### src/epc_pkg.sv
// constants, types and field layout for the eeprom guard and power control block
//
// Summary of operation
// RL1: status2 bit0 set: deep sleep after write
// RL2: status2 bit1 set: throttle oscillator while writing
// RL3: status2 bits 7..2 always read zero
// RL4: short write frame at chip select rise discarded
// RL5: status1 locked only when lock set, guard low
// RL6: writes ignored unless write latch previously set
// RL7: guard pair selects none, quarter, half, all
// RL8: idle with chip select high means standby
// RL9: sleep accepts only the wake command
// RL10: deep sleep ignores every command
// RL11: deep sleep flag reads one via pull-up
// RL12: only exit sequence leaves deep sleep
// RL13: status2 write never triggers automatic deep sleep
// RL14: auto sleep idles asleep, wakes on select
// RL15: master clears auto sleep before clock change
// RL16: sleep command under auto sleep needs wake
// RL17: low power idle left on select fall
// RL18: master clears low power idle before clock change
// RL19: sleep command under low power idle needs wake
// RL20: status2 write needs latch, busy, then clears both
// RL21: lock clears only while guard pin high
// RL22: guarded program or erase silently dropped
// RL23: status2 bits reset to zero
package epc_pkg;

	// timing
	localparam int CLK_PERIOD_NS   = 25;
	localparam int WRITE_TIME_NS   = 5000;
	localparam int WRITE_CYCLES    = (WRITE_TIME_NS + CLK_PERIOD_NS - 1) / CLK_PERIOD_NS;
	localparam int THROTTLE_PERIOD = 4;
	localparam logic [9:0] BUSY_LOAD = 10'(WRITE_CYCLES);

	// opcodes
	localparam logic [7:0] OP_STATUS1_WRITE = 8'h01;
	localparam logic [7:0] OP_PROGRAM       = 8'h02;
	localparam logic [7:0] OP_CLEAR_LATCH   = 8'h04;
	localparam logic [7:0] OP_STATUS1_READ  = 8'h05;
	localparam logic [7:0] OP_SET_LATCH     = 8'h06;
	localparam logic [7:0] OP_STATUS2_WRITE = 8'h31;
	localparam logic [7:0] OP_STATUS2_READ  = 8'h35;
	localparam logic [7:0] OP_PAGE_ERASE    = 8'h42;
	localparam logic [7:0] OP_CHIP_ERASE_A  = 8'h60;
	localparam logic [7:0] OP_CHIP_ERASE_B  = 8'hC7;
	localparam logic [7:0] OP_DEEP_SLEEP    = 8'h79;
	localparam logic [7:0] OP_SLEEP         = 8'hB9;
	localparam logic [7:0] OP_WAKE          = 8'hAB;

	// frame lengths in serial clock cycles
	localparam logic [8:0] LEN_OP       = 9'h008;
	localparam logic [8:0] LEN_OP_DATA  = 9'h010;
	localparam logic [8:0] LEN_OP_ADDR  = 9'h018;
	localparam logic [8:0] LEN_FULL     = 9'h020;
	localparam logic [8:0] LEN_MAX      = 9'h1FF;

	// status byte 1 fields
	localparam int S1_BUSY  = 0;
	localparam int S1_LATCH = 1;
	localparam int S1_BGL   = 2;
	localparam int S1_BGH   = 3;
	localparam int S1_DEEP  = 4;
	localparam int S1_LPI   = 5;
	localparam int S1_AUTO  = 6;
	localparam int S1_LOCK  = 7;
	localparam logic [7:0] S1_NV_RESET = 8'h00;

	// status byte 2 fields
	localparam int S2_ADS = 0;
	localparam int S2_THR = 1;
	localparam logic [1:0] S2_RESET = 2'h0;

	// guarded address ranges
	localparam logic [15:0] GUARD_QTR_BASE  = 16'h6000;
	localparam logic [15:0] GUARD_HALF_BASE = 16'h4000;
	localparam logic [15:0] GUARD_ALL_BASE  = 16'h0000;
	localparam logic [15:0] GUARD_TOP       = 16'h7FFF;

	typedef enum logic [2:0] {
		PWR_STANDBY,
		PWR_LOW_IDLE,
		PWR_AUTO_SLEEP,
		PWR_ACTIVE,
		PWR_SLEEP,
		PWR_DEEP_SLEEP
	} epc_power_t;

	// synchronised pin group
	typedef struct packed {
		logic cs_n;
		logic sck;
		logic sdi;
		logic guard_n;
		logic deep_exit;
	} epc_pins_t;

	// nonvolatile and volatile configuration
	typedef struct packed {
		logic       status_lock_bit;
		logic       auto_sleep_enable;
		logic       low_power_idle_enable;
		logic       block_guard_high;
		logic       block_guard_low;
	} epc_status1_t;

endpackage : epc_pkg

### src/epc_sync.sv
// two flip-flop synchroniser for a group of pin inputs
`timescale 1ns/100ps
`default_nettype none
module epc_sync
	import epc_pkg::*;
(
	// clock and reset
	input  wire logic      clk,
	input  wire logic      rst,
	// pins and synchronised copy
	input  wire epc_pins_t pins,
	output var  epc_pins_t pins_sync
);

	epc_pins_t stage1;

	// stage1 feeds only the second stage
	always_ff @(posedge clk or posedge rst) begin
		if (rst) begin
			stage1    <= '{cs_n: 1'b1, guard_n: 1'b1, default: 1'b0};
			pins_sync <= '{cs_n: 1'b1, guard_n: 1'b1, default: 1'b0};
		end else begin
			stage1    <= pins;
			pins_sync <= stage1;
		end
	end

endmodule : epc_sync
`default_nettype wire

### src/epc_guard_power.sv
// serial eeprom write protection and power mode controller
`timescale 1ns/100ps
`default_nettype none
module epc_guard_power
	import epc_pkg::*;
(
	// clock and reset
	input  wire logic        CLK,
	input  wire logic        SYS_RST,
	// serial link
	input  wire logic        CS_N,
	input  wire logic        SCK,
	input  wire logic        SDI,
	output var  logic        SDO_O,
	output var  logic        SDO_OE_N,
	// protection and wake pins
	input  wire logic        GUARD_N,
	input  wire logic        DEEP_EXIT,
	// array requests
	output var  logic        MEM_PROG,
	output var  logic        MEM_ERASE,
	output var  logic        MEM_CHIP,
	output var  logic [15:0] MEM_ADDR,
	output var  logic [7:0]  MEM_DATA,
	// power status
	output var  logic        OSC_SLOW,
	output var  epc_power_t  PWR_STATE
);

	epc_pins_t    pins_in;
	epc_pins_t    s;
	epc_status1_t st1;
	epc_power_t   pstate;
	epc_power_t   next_pstate;
	logic         sck_d;
	logic         cs_d;
	logic         exit_d;
	logic [8:0]   bitcnt;
	logic [31:0]  frame;
	logic [7:0]   op;
	logic         live;
	logic         write_enable_latch;
	logic         write_in_progress;
	logic         eligible;
	logic [1:0]   s2;
	logic [9:0]   busy_cnt;
	logic [1:0]   thr_cnt;

	assign pins_in = '{cs_n: CS_N, sck: SCK, sdi: SDI, guard_n: GUARD_N, deep_exit: DEEP_EXIT};

	epc_sync u_sync (
		.clk       (CLK),
		.rst       (SYS_RST),
		.pins      (pins_in),
		.pins_sync (s)
	);

	// edges of the sampled link
	wire sck_rise  = s.sck & ~sck_d;
	wire sck_fall  = ~s.sck & sck_d;
	wire cs_fall   = ~s.cs_n & cs_d;
	wire cs_rise   = s.cs_n & ~cs_d;
	wire exit_rise = s.deep_exit & ~exit_d;
	wire in_deep   = (pstate == PWR_DEEP_SLEEP);
	wire in_sleep  = (pstate == PWR_SLEEP);

	// frame field decode
	wire [15:0] f_addr24 = frame[15:0];
	wire [15:0] f_addr32 = frame[23:8];
	wire [7:0]  f_data16 = frame[7:0];
	wire [7:0]  f_data32 = frame[7:0];
	wire        len_op   = (bitcnt == LEN_OP);
	wire        len_dat  = (bitcnt == LEN_OP_DATA);
	wire        len_adr  = (bitcnt == LEN_OP_ADDR);
	wire        len_full = (bitcnt >= LEN_FULL) && (bitcnt[2:0] == 3'h0);

	// guarded window from the guard pair
	wire [1:0]  bp = {st1.block_guard_high, st1.block_guard_low};
	function automatic logic in_guard(input logic [1:0] sel, input logic [15:0] a);
		logic [15:0] base;
		base = (sel == 2'h1) ? GUARD_QTR_BASE :
		       (sel == 2'h2) ? GUARD_HALF_BASE : GUARD_ALL_BASE;
		in_guard = (sel != 2'h0) && (a >= base) && (a <= GUARD_TOP); // see RL7
	endfunction : in_guard

	wire guard_prog  = in_guard(bp, f_addr32);
	wire guard_erase = in_guard(bp, f_addr24);
	wire s1_locked   = st1.status_lock_bit & ~s.guard_n; // see RL5 see RL21

	// command execution strobes at chip select rise
	wire exec      = cs_rise & live & ~in_deep; // see RL10
	wire can_write = exec & ~in_sleep & ~write_in_progress & write_enable_latch; // see RL6
	wire ex_set    = exec & ~in_sleep & len_op & (op == OP_SET_LATCH);
	wire ex_clr    = exec & ~in_sleep & len_op & (op == OP_CLEAR_LATCH);
	wire ex_sleep  = exec & ~in_sleep & len_op & (op == OP_SLEEP);
	wire ex_deep   = exec & ~in_sleep & len_op & (op == OP_DEEP_SLEEP);
	wire ex_wake   = exec & in_sleep & len_op & (op == OP_WAKE); // see RL9
	wire ex_s1     = can_write & len_dat & (op == OP_STATUS1_WRITE); // see RL4
	wire ex_s1_ok  = ex_s1 & ~s1_locked; // see RL5
	wire ex_s2     = can_write & len_dat & (op == OP_STATUS2_WRITE); // see RL4 see RL20
	wire ex_prog   = can_write & len_full & (op == OP_PROGRAM);
	wire ex_page   = can_write & len_adr & (op == OP_PAGE_ERASE);
	wire ex_chip   = can_write & len_op & ((op == OP_CHIP_ERASE_A) | (op == OP_CHIP_ERASE_B));
	wire go_prog   = ex_prog & ~guard_prog; // see RL22
	wire go_page   = ex_page & ~guard_erase; // see RL22
	wire go_chip   = ex_chip & (bp == 2'h0); // see RL22
	wire start_wr  = ex_s1_ok | ex_s2 | go_prog | go_page | go_chip;
	wire dropped   = (ex_s1 & s1_locked) | (ex_prog & guard_prog) | (ex_page & guard_erase) |
	                 (ex_chip & (bp != 2'h0));

	// throttled timer tick, slowed only when asked
	wire thr_on    = s2[S2_THR];
	wire tick      = ~thr_on | (thr_cnt == 2'h0); // see RL2
	wire busy_done = write_in_progress & tick & (busy_cnt == 10'h001);
	wire auto_deep = busy_done & eligible & s2[S2_ADS]; // see RL1 see RL13

	// read data for the two status bytes
	wire [7:0] rd_s1 = {st1.status_lock_bit, st1.auto_sleep_enable, st1.low_power_idle_enable,
	                    in_deep, st1.block_guard_high, st1.block_guard_low,
	                    write_enable_latch, write_in_progress}; // see RL11
	wire [7:0] rd_s2 = {6'h00, s2}; // see RL3
	wire [7:0] rd_byte = (op == OP_STATUS2_READ) ? rd_s2 : rd_s1;
	wire       reading = live & ~s.cs_n & ~in_sleep & ~in_deep & (bitcnt >= LEN_OP) &
	                     ((op == OP_STATUS1_READ) | (op == OP_STATUS2_READ));

	// power mode selection
	always_comb begin
		next_pstate = pstate;
		unique case (pstate)
			PWR_DEEP_SLEEP: begin
				if (exit_rise)
					next_pstate = PWR_STANDBY; // see RL12
			end
			PWR_SLEEP: begin
				if (ex_wake)
					next_pstate = PWR_STANDBY; // see RL9 see RL16 see RL19
			end
			PWR_STANDBY, PWR_LOW_IDLE, PWR_AUTO_SLEEP, PWR_ACTIVE: begin
				if (ex_deep | auto_deep)
					next_pstate = PWR_DEEP_SLEEP;
				else if (ex_sleep)
					next_pstate = PWR_SLEEP;
				else if (write_in_progress | start_wr | ~s.cs_n)
					next_pstate = PWR_ACTIVE; // see RL14 see RL17
				else if (st1.auto_sleep_enable)
					next_pstate = PWR_AUTO_SLEEP; // see RL14
				else if (st1.low_power_idle_enable)
					next_pstate = PWR_LOW_IDLE; // see RL17
				else
					next_pstate = PWR_STANDBY; // see RL8
			end
		endcase
	end

	// link edge history
	always_ff @(posedge CLK or posedge SYS_RST) begin
		if (SYS_RST) begin
			sck_d  <= 1'b0;
			cs_d   <= 1'b1;
			exit_d <= 1'b0;
		end else begin
			sck_d  <= s.sck;
			cs_d   <= s.cs_n;
			exit_d <= s.deep_exit;
		end
	end

	// frame capture; deep sleep never opens a frame
	always_ff @(posedge CLK or posedge SYS_RST) begin
		if (SYS_RST) begin
			live   <= 1'b0;
			bitcnt <= 9'h000;
			frame  <= 32'h0000_0000;
			op     <= 8'h00;
		end else if (cs_fall) begin
			live   <= ~in_deep; // see RL10
			bitcnt <= 9'h000;
			op     <= 8'h00;
		end else if (cs_rise) begin
			live   <= 1'b0;
		end else if (sck_rise & ~s.cs_n & live) begin
			if (bitcnt != LEN_MAX)
				bitcnt <= bitcnt + 9'h001;
			if (bitcnt < LEN_FULL)
				frame <= {frame[30:0], s.sdi};
			if (bitcnt == (LEN_OP - 9'h001))
				op <= {frame[6:0], s.sdi};
		end
	end

	// serial output, shifted on falling clock edges; undriven pin idles high by pull-up
	always_ff @(posedge CLK or posedge SYS_RST) begin
		if (SYS_RST) begin
			SDO_O    <= 1'b1;
			SDO_OE_N <= 1'b1;
		end else if (~reading) begin
			SDO_O    <= 1'b1; // see RL11
			SDO_OE_N <= 1'b1;
		end else if (sck_fall) begin
			SDO_O    <= rd_byte[3'h7 - bitcnt[2:0]];
			SDO_OE_N <= 1'b0;
		end
	end

	// status byte 1 and the write latch
	always_ff @(posedge CLK or posedge SYS_RST) begin
		if (SYS_RST) begin
			st1                <= epc_status1_t'({S1_NV_RESET[S1_LOCK], S1_NV_RESET[S1_AUTO],
			                      S1_NV_RESET[S1_LPI], S1_NV_RESET[S1_BGH], S1_NV_RESET[S1_BGL]});
			write_enable_latch <= 1'b0;
		end else begin
			if (ex_s1_ok)
				st1 <= epc_status1_t'({f_data16[S1_LOCK], f_data16[S1_AUTO], f_data16[S1_LPI],
				                      f_data16[S1_BGH], f_data16[S1_BGL]}); // see RL5
			if (ex_set)
				write_enable_latch <= 1'b1;
			else if (ex_clr | ex_sleep | dropped | busy_done)
				write_enable_latch <= 1'b0; // see RL20
		end
	end

	// volatile status byte 2, cleared at power up
	always_ff @(posedge CLK or posedge SYS_RST) begin
		if (SYS_RST)
			s2 <= S2_RESET; // see RL23
		else if (ex_s2)
			s2 <= {f_data16[S2_THR], f_data16[S2_ADS]}; // see RL20
	end

	// self-timed write timer
	always_ff @(posedge CLK or posedge SYS_RST) begin
		if (SYS_RST) begin
			write_in_progress <= 1'b0;
			eligible          <= 1'b0;
			busy_cnt          <= 10'h000;
			thr_cnt           <= 2'h0;
		end else if (start_wr) begin
			write_in_progress <= 1'b1; // see RL20
			eligible          <= ~ex_s2; // see RL13
			busy_cnt          <= BUSY_LOAD;
			thr_cnt           <= 2'h0;
		end else if (write_in_progress) begin
			thr_cnt <= (thr_cnt == 2'(THROTTLE_PERIOD - 1)) ? 2'h0 : thr_cnt + 2'h1;
			if (busy_done)
				write_in_progress <= 1'b0; // see RL20
			if (tick)
				busy_cnt <= busy_cnt - 10'h001;
		end
	end

	// array request strobes and power outputs
	always_ff @(posedge CLK or posedge SYS_RST) begin
		if (SYS_RST) begin
			MEM_PROG  <= 1'b0;
			MEM_ERASE <= 1'b0;
			MEM_CHIP  <= 1'b0;
			MEM_ADDR  <= 16'h0000;
			MEM_DATA  <= 8'h00;
			OSC_SLOW  <= 1'b0;
			pstate    <= PWR_STANDBY;
			PWR_STATE <= PWR_STANDBY;
		end else begin
			MEM_PROG  <= go_prog;
			MEM_ERASE <= go_page;
			MEM_CHIP  <= go_chip;
			if (go_prog | go_page)
				MEM_ADDR <= go_prog ? f_addr32 : f_addr24;
			if (go_prog)
				MEM_DATA <= f_data32;
			OSC_SLOW  <= write_in_progress & thr_on & ~tick; // see RL2
			pstate    <= next_pstate;
			PWR_STATE <= next_pstate;
		end
	end

	// checks
	localparam int BUSY_LIMIT = 900;
endmodule : epc_guard_power
`default_nettype wire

About this exercise:
Write out exactly the lines above from the line with "(op == OP_CLEAR_LATCH);" through the line with "wire [7:0] rd_s1", both of them included, and leave out all other lines.

Exercise answer:
	wire ex_clr    = exec & ~in_sleep & len_op & (op == OP_CLEAR_LATCH);
	wire ex_sleep  = exec & ~in_sleep & len_op & (op == OP_SLEEP);
	wire ex_deep   = exec & ~in_sleep & len_op & (op == OP_DEEP_SLEEP);
	wire ex_wake   = exec & in_sleep & len_op & (op == OP_WAKE); // see RL9
	wire ex_s1     = can_write & len_dat & (op == OP_STATUS1_WRITE); // see RL4
	wire ex_s1_ok  = ex_s1 & ~s1_locked; // see RL5
	wire ex_s2     = can_write & len_dat & (op == OP_STATUS2_WRITE); // see RL4 see RL20
	wire ex_prog   = can_write & len_full & (op == OP_PROGRAM);
	wire ex_page   = can_write & len_adr & (op == OP_PAGE_ERASE);
	wire ex_chip   = can_write & len_op & ((op == OP_CHIP_ERASE_A) | (op == OP_CHIP_ERASE_B));
	wire go_prog   = ex_prog & ~guard_prog; // see RL22
	wire go_page   = ex_page & ~guard_erase; // see RL22
	wire go_chip   = ex_chip & (bp == 2'h0); // see RL22
	wire start_wr  = ex_s1_ok | ex_s2 | go_prog | go_page | go_chip;
	wire dropped   = (ex_s1 & s1_locked) | (ex_prog & guard_prog) | (ex_page & guard_erase) |
	                 (ex_chip & (bp != 2'h0));

	// throttled timer tick, slowed only when asked
	wire thr_on    = s2[S2_THR];
	wire tick      = ~thr_on | (thr_cnt == 2'h0); // see RL2
	wire busy_done = write_in_progress & tick & (busy_cnt == 10'h001);
	wire auto_deep = busy_done & eligible & s2[S2_ADS]; // see RL1 see RL13

	// read data for the two status bytes
	wire [7:0] rd_s1 = {st1.status_lock_bit, st1.auto_sleep_enable, st1.low_power_idle_enable,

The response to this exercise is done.